▸ What this task involves: Identify, in the records below, every line where the string "placement" appears, and copy each such line.

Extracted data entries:
==========

`config.mk`:
```
export PLATFORM = sky130hd
export DESIGN_NAME = arbiter_rr2
export DESIGN_NICKNAME = d
export VERILOG_FILES = /design/src/rtl/arbiter_rr2.sv
export SDC_FILE = /design/constraint.sdc
export NUM_CORES = 1
export LEC_CHECK = 0
export BUFFER_PORTS_ARGS = -buffer_cell sky130_fd_sc_hd__buf_2
export CAP_MARGIN = 10
export CORE_UTILIZATION = 45
export DETAILED_ROUTE_END_ITERATION = 8
export PLACE_DENSITY = 0.62
export SLEW_MARGIN = 15
export SYNTH_ARGS = -nofsm -noshare
export SYNTH_HDL_FRONTEND = slang
export SYNTH_SLANG_ARGS = --single-unit
```
`constraint.sdc`:
```
create_clock -name clk -period 2.4 [get_ports clk]
set_clock_uncertainty 0.2 [all_clocks]
set_input_delay 0.48 -clock clk [delete_from_list [all_inputs] [get_ports clk]]
set_output_delay 0.48 -clock clk [all_outputs]
set_load 0.02 [all_outputs]
```
`src/rtl/arbiter_rr2.sv`:
```
// Two-requester round-robin arbiter with registered grants, a bounded
// grant-hold time under contention and a pulse flagging forced hand-overs.
module arbiter_rr2 #(
    parameter int unsigned MAX_HOLD = 8
) (
    input  logic clk,
    input  logic reset,
    input  logic req_0,
    input  logic req_1,
    output logic gnt_0,
    output logic gnt_1,
    output logic preempt
);

    localparam int unsigned HOLD_W = (MAX_HOLD > 1) ? $clog2(MAX_HOLD) : 1;
    localparam logic [HOLD_W-1:0] HOLD_MAX = HOLD_W'(MAX_HOLD - 1);

    typedef enum logic [1:0] {
        ST_IDLE = 2'd0,
        ST_GNT0 = 2'd1,
        ST_GNT1 = 2'd2
    } state_t;

    state_t              r_state;
    state_t              w_state_nxt;
    logic                r_last;
    logic                w_last_nxt;
    logic [HOLD_W-1:0]   r_hold_cnt;
    logic [HOLD_W-1:0]   w_hold_cnt_nxt;
    logic                r_gnt_0;
    logic                r_gnt_1;
    logic                r_preempt;
    logic                w_gnt_0_nxt;
    logic                w_gnt_1_nxt;
    logic                w_preempt_nxt;
    logic                w_force;
    logic                w_hold_sat;

    assign w_hold_sat = (r_hold_cnt == HOLD_MAX);

    // State, pointer, hold counter and output flops; reset wins over everything.
    always_ff @(posedge clk) begin
        if (!reset) begin
            r_state    <= ST_IDLE;
            r_last     <= 1'b1;
            r_hold_cnt <= '0;
            r_gnt_0    <= 1'b0;
            r_gnt_1    <= 1'b0;
            r_preempt  <= 1'b0;
        end else begin
            r_state    <= w_state_nxt;
            r_last     <= w_last_nxt;
            r_hold_cnt <= w_hold_cnt_nxt;
            r_gnt_0    <= w_gnt_0_nxt;
            r_gnt_1    <= w_gnt_1_nxt;
            r_preempt  <= w_preempt_nxt;
        end
    end

    // Next-state selection; w_force marks a hand-over caused by the hold limit.
    always_comb begin
        w_state_nxt = r_state;
        w_force     = 1'b0;
        case (r_state)
            ST_IDLE: begin
                if (req_0 && req_1) begin
                    w_state_nxt = r_last ? ST_GNT0 : ST_GNT1;
                end else if (req_0) begin
                    w_state_nxt = ST_GNT0;
                end else if (req_1) begin
                    w_state_nxt = ST_GNT1;
                end
            end
            ST_GNT0: begin
                if (!req_0) begin
                    w_state_nxt = req_1 ? ST_GNT1 : ST_IDLE;
                end else if (req_1 && w_hold_sat) begin
                    w_state_nxt = ST_GNT1;
                    w_force     = 1'b1;
                end
            end
            ST_GNT1: begin
                if (!req_1) begin
                    w_state_nxt = req_0 ? ST_GNT0 : ST_IDLE;
                end else if (req_0 && w_hold_sat) begin
                    w_state_nxt = ST_GNT0;
                    w_force     = 1'b1;
                end
            end
            default: begin
                w_state_nxt = ST_IDLE;
            end
        endcase
    end

    // Values loaded into the output, pointer and counter flops at the next edge.
    always_comb begin
        w_gnt_0_nxt    = (w_state_nxt == ST_GNT0);
        w_gnt_1_nxt    = (w_state_nxt == ST_GNT1);
        w_preempt_nxt  = w_force;
        w_last_nxt     = r_last;
        w_hold_cnt_nxt = r_hold_cnt;
        if (w_state_nxt == ST_GNT0 && r_state != ST_GNT0) begin
            w_last_nxt = 1'b0;
        end else if (w_state_nxt == ST_GNT1 && r_state != ST_GNT1) begin
            w_last_nxt = 1'b1;
        end
        if (w_state_nxt == ST_IDLE || w_state_nxt != r_state) begin
            w_hold_cnt_nxt = '0;
        end else if (!w_hold_sat) begin
            w_hold_cnt_nxt = r_hold_cnt + HOLD_W'(1);
        end
    end

    assign gnt_0   = r_gnt_0;
    assign gnt_1   = r_gnt_1;
    assign preempt = r_preempt;

endmodule
```
==> results of run 1 <==
==> routing by layer <==
layer	global-route usage, %	vias up	wire, um
li1	-	259	-
met1	25.99	221	547
met2	30.51	6	550
met3	6.977	5	35
met4	15.52	0	37
met5	0	-	0
==> Yosys cell counts, drive strengths merged (2+ instances only) <==
cell | instances | area [sq um]
nor2 | 3 | 11.26
and3 | 3 | 20.02
mux2i | 2 | 20.02
nor4 | 3 | 18.77
ha | 6 | 75.07
a21oi | 2 | 13.76
nand2 | 2 | 7.510
dfxtp | 9 | 180.2
nand3 | 2 | 10.01
nor3 | 5 | 25.02
a31oi | 2 | 12.51
inv | 3 | 11.26
nand2b | 4 | 25.02
==> where the power goes <==
part           switching (mW)  total [mW]  internal (mW)  leakage [nW]
Combinational           0.134       0.231         0.0976         0.241
Clock                  0.0530       0.117         0.0641        0.0150
Sequential             0.0173       0.194          0.177        0.0735
Total                   0.204       0.542          0.338         0.329
==> per-stage QoR <==
| step | setup WS [ns] | instance area [sq um] |
|---|---|---|
| 2_1_floorplan | 0.2937 | 598.1 |
| 3_3_place_gp | 0.2237 | 663.1 |
| 3_5_place_dp | 0.1594 | 663.1 |
| 4_1_cts | 0.1443 | 689.4 |
| 5_1_grt | 0.009298 | 689.4 |
| 6_report | 0.1836 | 689.4 |
==> logic make-up after synthesis <==
logic type	synth area share, %
compound gates	22.18
xor+xnor	1.465
fa+ha+maj	12.55
buf+inv	2.719
flops	30.13
mux	3.347
simple gates	27.62
==> cell type report <==
type,instances,area share [%]
clock buffer,4,3.811
timing repair buffer,9,7.623
sequential,9,26.13
tap,14,2.541
inverter,3,1.633
multi-input combinational,49,58.26
==> worst min path at each step <==
stage	start	to	slack, ns	cells after the start
after global placement	r_hold_cnt[2]	r_hold_cnt[2]	0.34	2
after global routing	reset	preempt	0.30	3
after CTS	reset	preempt	0.30	3
final	reset	preempt	0.30	3
after floorplan	r_hold_cnt[1]	r_hold_cnt[1]	0.31	2
after detailed placement	r_hold_cnt[2]	r_hold_cnt[2]	0.34	2
==> registers in the layout, indices dropped and copies added (netlist names) <==
signal      count
gnt_0           1
r_hold_cnt      3
preempt         1
r_state         2
gnt_1           1
r_last          1
==> worst max-delay path: stages (launching register included) <==
cell	delay, ns
dfxtp_1	0.36
inv_1	0.15
ha_1	0.32
a21oi_2	0.12
a311oi_4	0.35
o31a_4	0.20
a32oi_2	0.12
nor4_1	0.30
==> placed cells by master, fill, tap and decap left out <==
master	n
dfxtp_1	9
and2_1	1
and3b_1	1
o21a_1	1
a21oi_2	1
and3_2	1
o31ai_1	1
nor4_1	3
a211oi_1	1
o21bai_1	1
inv_1	3
buf_2	6
and3_1	2
xor2_1	1
clkbuf_1	1
nand2_1	2
a32oi_2	1
nand3b_4	1
nand2b_1	4
buf_4	3
o31a_4	1
clkbuf_4	3
nor2_1	3
a311oi_4	1
nand4_1	1
a31oi_1	2
a21boi_1	1
ha_1	6
a21oi_1	1
nor3_1	5
nand3_1	2
a2bb2oi_1	1
nor2b_1	1
mux2i_1	2
==> qor.yml, run 1 <==
run_status:
  status: "complete, no violations"
floorplanning:
  initial_core_util_pct: 51.07
  boundaryPins: 7
  rows: 12
  die_area_sq_um: 1479
  fp.dieH_um: 38.46
  die_w_um: 38.46
  core_area_sq_um: 1171
clocking:
  tritoncts: "yes"
  cts-root-buf: "clkbuf_4"
  worstSkewPairLatency_ns: 0.26
  clock_sinks: 9
  ctsHoldBuffers: 0
  cts_buffers: 3
  max-clock-path-buffers: 2
  h-tree-depth: 1
  cts_resized: 0
  clkTransAtPathRegs_ns: 0.06
  cts_setup_buffers: 0
final_layout:
  post-route-util_pct: 58.87
  drive_gt1_share_pct: 24.32
  area_growth_pct: 15.27
  antenna_cells: 0
  multi_input_area_sq_um: 401.6
  fillers: 107
  regArea_sq_um: 180.2
  fin_nets: 85
  final_cells: 88
timing:
  max_slew_margin_pct: 74.47
  timing.hold.ws_ns: 0.2977
  slew_violations: 0
  hold_violations: 0
  clock.fmax_mhz: 451.2
  post-route-min-period_ns: 2.216
  fin_crit_sh_pct: 92.35
  worst_slew_pin_slew_ns: 0.3800
  grt_setup_unrepaired: "false"
  setup_viol: 0
  final.setup.tns_ns: 0
logic_synthesis:
  synth.distinct_cells: 31
  synth_fp_nets: 72
  yosysSeqAreaShare_pct: 30.13
  syn_area_per_cell_sq_um: 9.646
  synth-main-ff-cell: "dfxtp_1"
  ys_warn_count: 0
  synth_seq_cells: 9
  syn_inst: 62
  synth_edf_count: 0
  syn-cell-area_sq_um: 598.1
  async_reset_ff_share_pct: 0
setup_path:
  cp.arrival_ns: 2.18
  worst-r2r-cell-count: 7
  startpoint_type: "flip-flop"
  r2r_slack_ns: 0.18
  worstPathRequired_ns: 2.36
  critPathCapture: "r_hold_cnt[0]"
  crit_type: "flip-flop to flip-flop"
  r2r-start: "r_state[0]"
  cp_max_fo: 6
  reg2reg_to: "r_hold_cnt[0]"
  end_kind: "flip-flop"
  critPathLaunch: "r_state[0]"
power_and_ir_drop:
  ir_drop_mv: 0.4182
  leakagePower_nw: 0.3292
  p_total_uw: 542.3
  p_per_area_nw_per_um2: 786.6
placed_design:
  io_buffers: 6
  placedCellCount: 84
  gp_congestion: 0.7953
  hpwlAfterDp_um: 923.7
drt:
  ant_nets: 0
  viasPerCell: 5.580
  dr.pass1.iters: 2
  vias: 491
  drt_first_iter_violations: 2
  drc: 0
  drt-wirelength-per-cell_um: 13.31
  routed_wl_mm: 1.171
global_route:
  grt_max_degree: 9
  grt_util_all_layers_pct: 21.19
  grt_pass1_vias: 456
  antenna_found_initial: 0
  grt_pass1_wl_mm: 1.987
  overflow: 0
hold_path:
  hold_class: "primary input to flip-flop"
flow_run:
  maxCapViolations: 0
(Power assumes the default switching activity.)
==> inputs of run 2 (changes only) <==
--- a/config.mk
+++ b/config.mk
@@ -8,6 +8,7 @@
 export BUFFER_PORTS_ARGS = -buffer_cell sky130_fd_sc_hd__buf_2
 export CAP_MARGIN = 10
 export CORE_UTILIZATION = 45
+export CTS_BUF_LIST = sky130_fd_sc_hd__clkbuf_8 sky130_fd_sc_hd__clkbuf_16
 export DETAILED_ROUTE_END_ITERATION = 8
 export PLACE_DENSITY = 0.62
 export SLEW_MARGIN = 15
==> run 2 against run 1 <==
Wire length is 0.94% lower. Global-route usage is 0.37 points lower. Worst setup slack better by 0.0030 ns. Clock power is 47% higher. Power is 10% higher. Final cell count stayed put. Die area stayed put. Critical path depth stayed put. Sequential share of layout area is 0.69 points lower. Worst hold slack better by 0.032 ns. Fmax is 0.14% higher.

==========

▸ Task output:
after global placement	r_hold_cnt[2]	r_hold_cnt[2]	0.34	2
after detailed placement	r_hold_cnt[2]	r_hold_cnt[2]	0.34	2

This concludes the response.